Macmillan in the US and its sister company Pan Macmillan in the UK are the latest houses to announce a post-Covid back-to-work policy. Both branches are to take a flexible approach to returning to the office with employees in the US whose work can be done remotely choosing whether, or how often, they return to the office to work. In the UK, Pan Macmillan is not specifying how many days need to be worked in the office.
Macmillan US CEO Don Weisberg said: “There is unquestionable value to the office being the nucleus of our business. With that said, getting the reopening wrong will have the opposite effect.
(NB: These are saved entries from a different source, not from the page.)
Source: an optimization exercise on an open RTL-to-GDS flow (aim: small area). Production flows keep margins and buffers that such runs may drop.
RTL that was checked went through simulation tests only; none was proved equivalent to the original.

==> cedar: inputs <==
## cpu_id_ex_top
module cpu_id_ex_top (
    input  logic                            clk,
    input  logic                            rst,
    input  logic                            cpu_en,
    input  logic [31:0]                     id_instruction,
    input  logic [31:0]                     id_pc,
    input  logic                            wb_en,
    input  logic [mips_pkg::REG_ADDR_W-1:0] wb_addr,
    input  logic [31:0]                     wb_data,
    output logic                            stall,
    output logic                            branch_taken,
    output logic [31:0]                     branch_target,
    output logic [31:0]                     ex_alu_result,
    output logic [31:0]                     ex_store_data,
    output logic [mips_pkg::REG_ADDR_W-1:0] ex_write_addr,
    output logic                            ex_reg_write,
    output logic                            ex_mem_write,
    output logic                            ex_mem_to_reg,
    output logic                            ex_undefined
);
    logic [31:1] we, wdec;
    logic [31:0] wdata;
    logic [31:0] q [32];               
    logic [31:0] sel_rs, sel_rt;
    logic [31:0] a, b;
  ...
export LEC_CHECK = 0
export CAP_MARGIN = 20
export CORE_MARGIN = 2
export CORE_UTILIZATION = 50
export SLEW_MARGIN = 20
export SYNTH_HIERARCHICAL = 1
create_clock -name core_clock -period 9.5 [get_ports {clk}]
standard.sh (not shown) runs the stock make flow with config.mk's settings and CLKGATE_MAP_FILE= SYNTH_SCRIPT=/design/flow/synth_recipe.tcl, a recipe that flattens the netlist after the stock synthesis.
==> flow/flow/run.sh <==
#!/bin/bash
# Layout flow: the standard synthesis, then every combinational cell set
# to the smallest drive strength of its family (the repair steps that follow
# size up wherever timing, slew or capacitance need it), then the standard flow's
# standard layout steps with: sizing not tied to the cell footprint,
# buf_1 port buffers, and smaller clock-tree buffers in larger sink
# clusters without CTS dummy loads. Each tool's output goes to a log here.
set -euo pipefail
R=orfs/results/${FLOW_PLATFORM}/cpu_id_ex_top/base
LIB=${FLOW_HOME}/platforms/${FLOW_PLATFORM}/lib/sky130_fd_sc_hd__tt_025C_1v80.lib

bash standard.sh synth > synth.log 2>&1
cp $R/1_2_yosys.v synth_netlist_orig.v
python3 flow/downsize.py $R/1_2_yosys.v $LIB > downsize.log 2>&1

export CTS_ARGS="-sink_clustering_enable -repair_clock_nets -dont_use_dummy_load -sink_clustering_size 14 -sink_clustering_max_diameter 60 -buf_list {sky130_fd_sc_hd__clkbuf_4 sky130_fd_sc_hd__clkbuf_8}"
export BUFFER_PORTS_ARGS="-buffer_cell sky130_fd_sc_hd__buf_1"
bash standard.sh MATCH_CELL_FOOTPRINT=0 finish > layout.log 2>&1
Other scripts of this flow, unchanged in this note and not shown: flow/flow/downsize.py
==> inputs of harbor, as changes to cedar <==
==> flow/flow/run.sh (replaced) <==
#!/bin/bash
# Layout flow: the standard synthesis, then every combinational cell set
# to the smallest drive strength of its family (the repair steps that follow
# size up wherever timing, slew or capacitance need it), then the standard flow's
# standard layout steps with: sizing not tied to the cell footprint, area
# recovery on paths with slack, buf_1 port buffers, and smaller clock-tree
# buffers without CTS dummy loads. Each tool's output goes to a log here.
set -euo pipefail
R=orfs/results/${FLOW_PLATFORM}/cpu_id_ex_top/base
LIB=${FLOW_HOME}/platforms/${FLOW_PLATFORM}/lib/sky130_fd_sc_hd__tt_025C_1v80.lib

bash standard.sh synth > synth.log 2>&1
cp $R/1_2_yosys.v synth_netlist_orig.v
python3 flow/downsize.py $R/1_2_yosys.v $LIB > downsize.log 2>&1

export CTS_ARGS="-sink_clustering_enable -repair_clock_nets -dont_use_dummy_load -buf_list {sky130_fd_sc_hd__clkbuf_4 sky130_fd_sc_hd__clkbuf_8}"
export BUFFER_PORTS_ARGS="-buffer_cell sky130_fd_sc_hd__buf_1"
bash standard.sh MATCH_CELL_FOOTPRINT=0 RECOVER_POWER=100 finish > layout.log 2>&1
- CORE_UTILIZATION: 50 -> 55
- GPL_TIMING_DRIVEN: not set -> 0
==> inputs of indigo, as changes to cedar <==
--- a/flow/design.v
+++ b/flow/design.v
@@ -54,13 +54,12 @@
 module rf_write (
     input  logic        rst,
     input  logic        wb_en,
     input  logic [4:0]  wb_addr,
     input  logic [31:0] wb_data,
     output logic [31:1] we,
-    output logic [31:1] wdec,     
     output logic [31:0] wdata
 );
     logic [4:0] an;
     logic [3:0] lon;      
     logic [7:0] hin;      
     logic       rstn;
@@ -74,49 +73,50 @@
     for (genvar m = 0; m < 8; m++) begin : g_hi
         c_nand4 i_n (.a (m[2] ? wb_addr[4] : an[4]), .b (m[1] ? wb_addr[3] : an[3]),
                      .c (m[0] ? wb_addr[2] : an[2]), .d (wb_en), .y (hin[m]));
     end
     for (genvar i = 1; i < 32; i++) begin : g_we
         c_o21ai i_o (.a1 (hin[i >> 2]), .a2 (lon[i & 3]), .b1 (rstn), .y (we[i]));
-        c_nor2  i_d (.a (hin[i >> 2]), .b (lon[i & 3]), .y (wdec[i]));
     end
     for (genvar j = 0; j < 32; j++) begin : g_wd
         c_and2 i_a (.a (wb_data[j]), .b (rstn), .y (wdata[j]));
     end
 endmodule
 module rf_byp (
     input  logic [4:0] addr,
     input  logic       wb_en,
     input  logic [4:0] wb_addr,
-    output logic       byp
+    output logic       byp,
+    output logic       bypn
 );
-    assign byp = wb_en && (wb_addr == addr) && (addr != 5'd0);
+    assign byp  = wb_en && (wb_addr == addr) && (addr != 5'd0);
+    assign bypn = !byp;
 endmodule
 module rf_rsel (
     input  logic [4:0]  addr,
     input  logic        wb_en,
     input  logic [4:0]  wb_addr,
-    input  logic [31:1] wdec,
     output logic [31:0] sel
 );
+    logic       bypn;
     logic [4:0] an;
     logic [3:0] lon;
     logic [7:0] hin;
-    rf_byp i_byp (.addr, .wb_en, .wb_addr, .byp (sel[0]));
+    rf_byp i_byp (.addr, .wb_en, .wb_addr, .byp (sel[0]), .bypn);
     for (genvar j = 0; j < 5; j++) begin : g_an
         c_inv i_inv (.a (addr[j]), .y (an[j]));
     end
     for (genvar k = 0; k < 4; k++) begin : g_lo
         c_nand2 i_n (.a (k[1] ? addr[1] : an[1]), .b (k[0] ? addr[0] : an[0]), .y (lon[k]));
     end
     for (genvar m = 0; m < 8; m++) begin : g_hi
-        c_nand3 i_n (.a (m[2] ? addr[4] : an[4]), .b (m[1] ? addr[3] : an[3]),
-                     .c (m[0] ? addr[2] : an[2]), .y (hin[m]));
+        c_nand4 i_n (.a (m[2] ? addr[4] : an[4]), .b (m[1] ? addr[3] : an[3]),
+                     .c (m[0] ? addr[2] : an[2]), .d (bypn), .y (hin[m]));
     end
     for (genvar i = 1; i < 32; i++) begin : g_sel
-        c_nor3 i_n (.a (hin[i >> 2]), .b (lon[i & 3]), .c (wdec[i]), .y (sel[i]));
+        c_nor2 i_n (.a (hin[i >> 2]), .b (lon[i & 3]), .y (sel[i]));
     end
 endmodule
 module rf_rbit (
     input  logic [31:0] sel,
     input  logic [31:0] d,
     output logic        y
@@ -300,13 +300,12 @@
 `timescale 1ns/1ns
 module c_inv    (input logic a, output logic y);                 assign y = ~a;                            endmodule
 module c_nand2  (input logic a, b, output logic y);              assign y = ~(a & b);                      endmodule
 module c_nand3  (input logic a, b, c, output logic y);           assign y = ~(a & b & c);                  endmodule
 module c_nand4  (input logic a, b, c, d, output logic y);        assign y = ~(a & b & c & d);              endmodule
 module c_nor2   (input logic a, b, output logic y);              assign y = ~(a | b);                      endmodule
-module c_nor3   (input logic a, b, c, output logic y);           assign y = ~(a | b | c);                  endmodule
 module c_nor4   (input logic a, b, c, d, output logic y);        assign y = ~(a | b | c | d);              endmodule
 module c_and2   (input logic a, b, output logic y);              assign y = a & b;                         endmodule
 module c_andn   (input logic a, bn, output logic y);             assign y = a & ~bn;                       endmodule
 module c_or3    (input logic a, b, c, output logic y);           assign y = a | b | c;                     endmodule
 module c_xor2   (input logic a, b, output logic y);              assign y = a ^ b;                         endmodule
 module c_xnor2  (input logic a, b, output logic y);              assign y = ~(a ^ b);                      endmodule
@@ -478,28 +477,28 @@
     output logic [mips_pkg::REG_ADDR_W-1:0] ex_write_addr,
     output logic                            ex_reg_write,
     output logic                            ex_mem_write,
     output logic                            ex_mem_to_reg,
     output logic                            ex_undefined
 );
-    logic [31:1] we, wdec;
+    logic [31:1] we;
     logic [31:0] wdata;
     logic [31:0] q [32];               
     logic [31:0] sel_rs, sel_rt;
     logic [31:0] a, b;
-    rf_write i_rf_write (.rst, .wb_en, .wb_addr, .wb_data, .we, .wdec, .wdata);
+    rf_write i_rf_write (.rst, .wb_en, .wb_addr, .wb_data, .we, .wdata);
     assign q[0] = wb_data;
     for (genvar i = 1; i < 32; i++) begin : g_reg
         logic [31:0] r;
         always_ff @(posedge clk) begin
             if (we[i]) r <= wdata;
         end
         assign q[i] = r;
     end
-    rf_rsel i_sel_rs (.addr (id_instruction[25:21]), .wb_en, .wb_addr, .wdec, .sel (sel_rs));
-    rf_rsel i_sel_rt (.addr (id_instruction[20:16]), .wb_en, .wb_addr, .wdec, .sel (sel_rt));
+    rf_rsel i_sel_rs (.addr (id_instruction[25:21]), .wb_en, .wb_addr, .sel (sel_rs));
+    rf_rsel i_sel_rt (.addr (id_instruction[20:16]), .wb_en, .wb_addr, .sel (sel_rt));
     for (genvar k = 0; k < 32; k++) begin : g_rbit
         logic [31:0] d;
         for (genvar i = 0; i < 32; i++) begin : g_d
             assign d[i] = q[i][k];
         end
         rf_rbit i_rs (.sel (sel_rs), .d, .y (a[k]));
==> flow/flow/run.sh (replaced) <==
#!/bin/bash
# Layout flow: the standard synthesis, then every combinational cell set
# to the smallest drive strength of its family (the repair steps that follow
# size up wherever timing, slew or capacitance need it), then the standard flow's
# standard layout steps with smaller clock-tree buffers and no CTS dummy
# loads. Each tool's output goes to a log file of its own here.
set -euo pipefail
R=orfs/results/${FLOW_PLATFORM}/cpu_id_ex_top/base
LIB=${FLOW_HOME}/platforms/${FLOW_PLATFORM}/lib/sky130_fd_sc_hd__tt_025C_1v80.lib

bash standard.sh synth > synth.log 2>&1
cp $R/1_2_yosys.v synth_netlist_orig.v
python3 flow/downsize.py $R/1_2_yosys.v $LIB > downsize.log 2>&1

export CTS_ARGS="-sink_clustering_enable -repair_clock_nets -dont_use_dummy_load -buf_list {sky130_fd_sc_hd__clkbuf_4 sky130_fd_sc_hd__clkbuf_8}"
bash standard.sh finish > layout.log 2>&1
- CORE_UTILIZATION: 50 -> 40
==> flow_summary.ini <==
[status]
outcome = failed layout checks
so_faults = capacitance limit, slew limit, setup timing

[synth]
syn_area_per_cell_um2 = 15.4

[sta]
slew_viol_final = 610
timing.final.setup_violations = 12
finalWorstSetupSlack_ns = -0.0560

[flow_run]
max-cap-violations = 19
the above is filed under harbor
We believe that allowing employees more flexibility to choose how they return and engage with the office in the future will likely make the office more dynamic, more frequently used, and a stronger hub for our business.”
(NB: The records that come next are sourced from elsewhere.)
This design comes from an exercise in tuning for small area, a short achievable clock period and few clock cycles per item on the open sky130 flow, not from production work.
Function was checked by simulation only, so behaviour that the tests miss may differ from the original.
Power and IR drop assume default switching activity.

// wide_add_seq
module wide_add_seq #(
  parameter int DATA_W = wide_add_seq_pkg::DATA_W_DEF
) (
  input  logic              clk,
  input  logic              reset,
  input  logic              start,
  input  logic              sub,
  input  logic [DATA_W-1:0] a,
  input  logic [DATA_W-1:0] b,
  output logic              busy,
  output logic              done,
  output logic [DATA_W-1:0] s,
  output logic              c_out
);
Size: ~260 flip-flops, roughly 780 I/O pins, roughly 20000 um2 of cells after synthesis.
==> flow/config.mk <==
export PLATFORM = sky130hd
export DESIGN_NAME = wide_add_seq
export DESIGN_NICKNAME = wide_add_seq
export VERILOG_FILES = /design/flow/design.v
export SDC_FILE = /design/flow/constraint.sdc
export NUM_CORES = 4
export LEC_CHECK = 0
export CAP_MARGIN = 20
export CORE_MARGIN = 2
export CORE_UTILIZATION = 40
export SLEW_MARGIN = 20
export SYNTH_HIERARCHICAL = 1
==> flow/constraint.sdc <==
create_clock -name core_clock -period 28.0 [get_ports {clk}]
set_input_delay 5.6000 -clock core_clock [delete_from_list [all_inputs] [get_ports {clk}]]
set_output_delay 5.6000 -clock core_clock [all_outputs]
set_load 0.01 [all_outputs]
standard.sh (not shown) runs the stock make flow with config.mk's settings and CLKGATE_MAP_FILE= SYNTH_SCRIPT=/design/flow/synth_recipe.tcl, a recipe that flattens the netlist after the stock synthesis.
==> flow/flow/run.sh <==
#!/bin/bash
# Own flow: the standard layout, with every port buffered by the
# smallest buffer (sky130_fd_sc_hd__buf_1) instead of the resizer's default.
set -euo pipefail
bash standard.sh BUFFER_PORTS_ARGS="-buffer_cell sky130_fd_sc_hd__buf_1" finish > standard_flow.log 2>&1
Testbench counts at the start, summed over its fixed seeds: cycles 6,400, ops 3,200.
Then changed:
--- a/flow/design.v
+++ b/flow/design.v
@@ -49,20 +49,65 @@
   assign p = ph & pl;
 endmodule
 module wide_add_seq_gc (
   input  logic gh,
   input  logic ph,
   input  logic gl,
   output logic g
 );
   assign g = gh | (ph & gl);
 endmodule
+module wide_add_seq_slice (
+  input  logic [3:0] p,
+  input  logic [3:0] g,
+  input  logic       ci,
+  output logic       gg,
+  output logic       gp,
+  output logic [3:0] s
+);
+  logic [3:0] c;
+  assign gg = g[3] | (p[3] & g[2]) | (p[3] & p[2] & g[1]) |
+              (p[3] & p[2] & p[1] & g[0]);
+  assign gp = &p;
+  assign c[0] = ci;
+  assign c[1] = g[0] | (p[0] & ci);
+  assign c[2] = g[1] | (p[1] & g[0]) | (p[1] & p[0] & ci);
+  assign c[3] = g[2] | (p[2] & g[1]) | (p[2] & p[1] & g[0]) |
+                (p[2] & p[1] & p[0] & ci);
+  assign s = p ^ c;
+endmodule
+module wide_add_seq_pre (
+  input  logic [3:0] p,
+  input  logic [3:0] g,
+  output logic [3:1] cg,
+  output logic [3:1] cp,
+  output logic       gg,
+  output logic       gp
+);
+  assign cg[1] = g[0];
+  assign cp[1] = p[0];
+  assign cg[2] = g[1] | (p[1] & g[0]);
+  assign cp[2] = p[1] & p[0];
+  assign cg[3] = g[2] | (p[2] & cg[2]);
+  assign cp[3] = p[2] & cp[2];
+  assign gg = g[3] | (p[3] & cg[3]);
+  assign gp = p[3] & cp[3];
+endmodule
+module wide_add_seq_fin (
+  input  logic p,
+  input  logic cg,
+  input  logic cp,
+  input  logic ci,
+  output logic s
+);
+  assign s = p ^ (cg | (cp & ci));
+endmodule
 module wide_add_seq #(
   parameter int DATA_W = wide_add_seq_pkg::DATA_W_DEF
 ) (
   input  logic              clk,
   input  logic              reset,
   input  logic              start,
   input  logic              sub,
   input  logic [DATA_W-1:0] a,
   input  logic [DATA_W-1:0] b,
   output logic              busy,
@@ -74,30 +119,26 @@
   logic              done_q;
   logic [DATA_W-1:0] s_q;
   logic              c_q;
   logic [DATA_W-1:0] p, g, sum;
   logic [NG-1:0]     gg, gp;
   logic [NG:0]       c;
   for (genvar i = 0; i < DATA_W; i++) begin : g_bit
     wide_add_seq_pg u_pg (.x(a[i]), .y(b[i]), .inv(sub), .p(p[i]), .g(g[i]));
   end
   for (genvar j = 0; j < NG; j++) begin : g_grp
-    wide_add_seq_grp u_grp (
+    wide_add_seq_slice u_sl (
       .p  (p[4*j +: 4]),
       .g  (g[4*j +: 4]),
-      .gg (gg[j]),
-      .gp (gp[j])
-    );
-    wide_add_seq_sum u_sum (
-      .p  (p[4*j +: 4]),
-      .g  (g[4*j +: 3]),
       .ci (c[j]),
+      .gg (gg[j]),
+      .gp (gp[j]),
       .s  (sum[4*j +: 4])
     );
   end
   logic t0_1_g;
   logic t0_3_g, t0_3_p;
   logic t0_5_g, t0_5_p;
   logic t0_7_g, t0_7_p;
   logic t0_9_g, t0_9_p;
   logic t0_11_g, t0_11_p;
   logic t0_13_g, t0_13_p;
Power goes down by a few percent.
Setup slack gets better by 56 ps.
Register-to-register slack gets better by 20 ps.
First-iteration DRC count goes down by about a fifth.
Synthesized area goes down by a few percent.

[static timing again, ports no longer ideal]
In the flow no input, the clock included, has a driving cell. The finished layouts below were timed again as built, in two steps.
Step 1 (the two cells are an assumption about what drives the block):
set clk [get_ports {clk}]
set_driving_cell -lib_cell sky130_fd_sc_hd__clkbuf_16 $clk
set_driving_cell -lib_cell sky130_fd_sc_hd__buf_2 [delete_from_list [all_inputs] $clk]
Step 2, shift: input delay + t, output delay - t, t = (earliest + latest rising clock arrival at the registers) / 2. This alone moves slack from input paths to output paths.
a / b / c = ideal ports / drivers / drivers and shift; a / b = the first two.
run | t (ns) | setup WS [ns] | worst hold slack (ns) | worst setup path at the end | worst data-port slew with drivers (ns)
the first run | 0.597 | 17.396 / 17.436 / 16.839 | 0.505 / 0.505 / 0.505 | input to register | 0.11
the second run | 0.599 | 17.453 / 17.492 / 16.894 | 0.484 / 0.484 / 0.484 | input to register | 0.11
After both steps setup and hold are still met in every run listed. For the second run, which loses most, drivers alone change the setup slack by +0.039 ns; drivers and shift together by -0.559 ns.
In the UK, Pan Macmillan CEO Anthony Forbes Watson is favouring a similarly fluid approach. “Our approach to future working embodies the conviction that our consistent success has been based on an open, trust-based operating model, which attracts and energises exceptional people and prioritises the development and wellbeing of everyone who works here.
“The opportunity now is to apply what we have learned over the last year in the context of our business goals, to improve our effectiveness as a company, and this includes offering greater flexibility to each of us in the way we work. This roadmap is designed to move us into the next phase of Pan Mac’s story as an outperforming, distinctive and special place to work.”
In the UK, HarperCollins and Bloomsbury have both announced that staff will be required to work from the office at least two days a week.
Gradually, the post-Covid work pattern is emerging.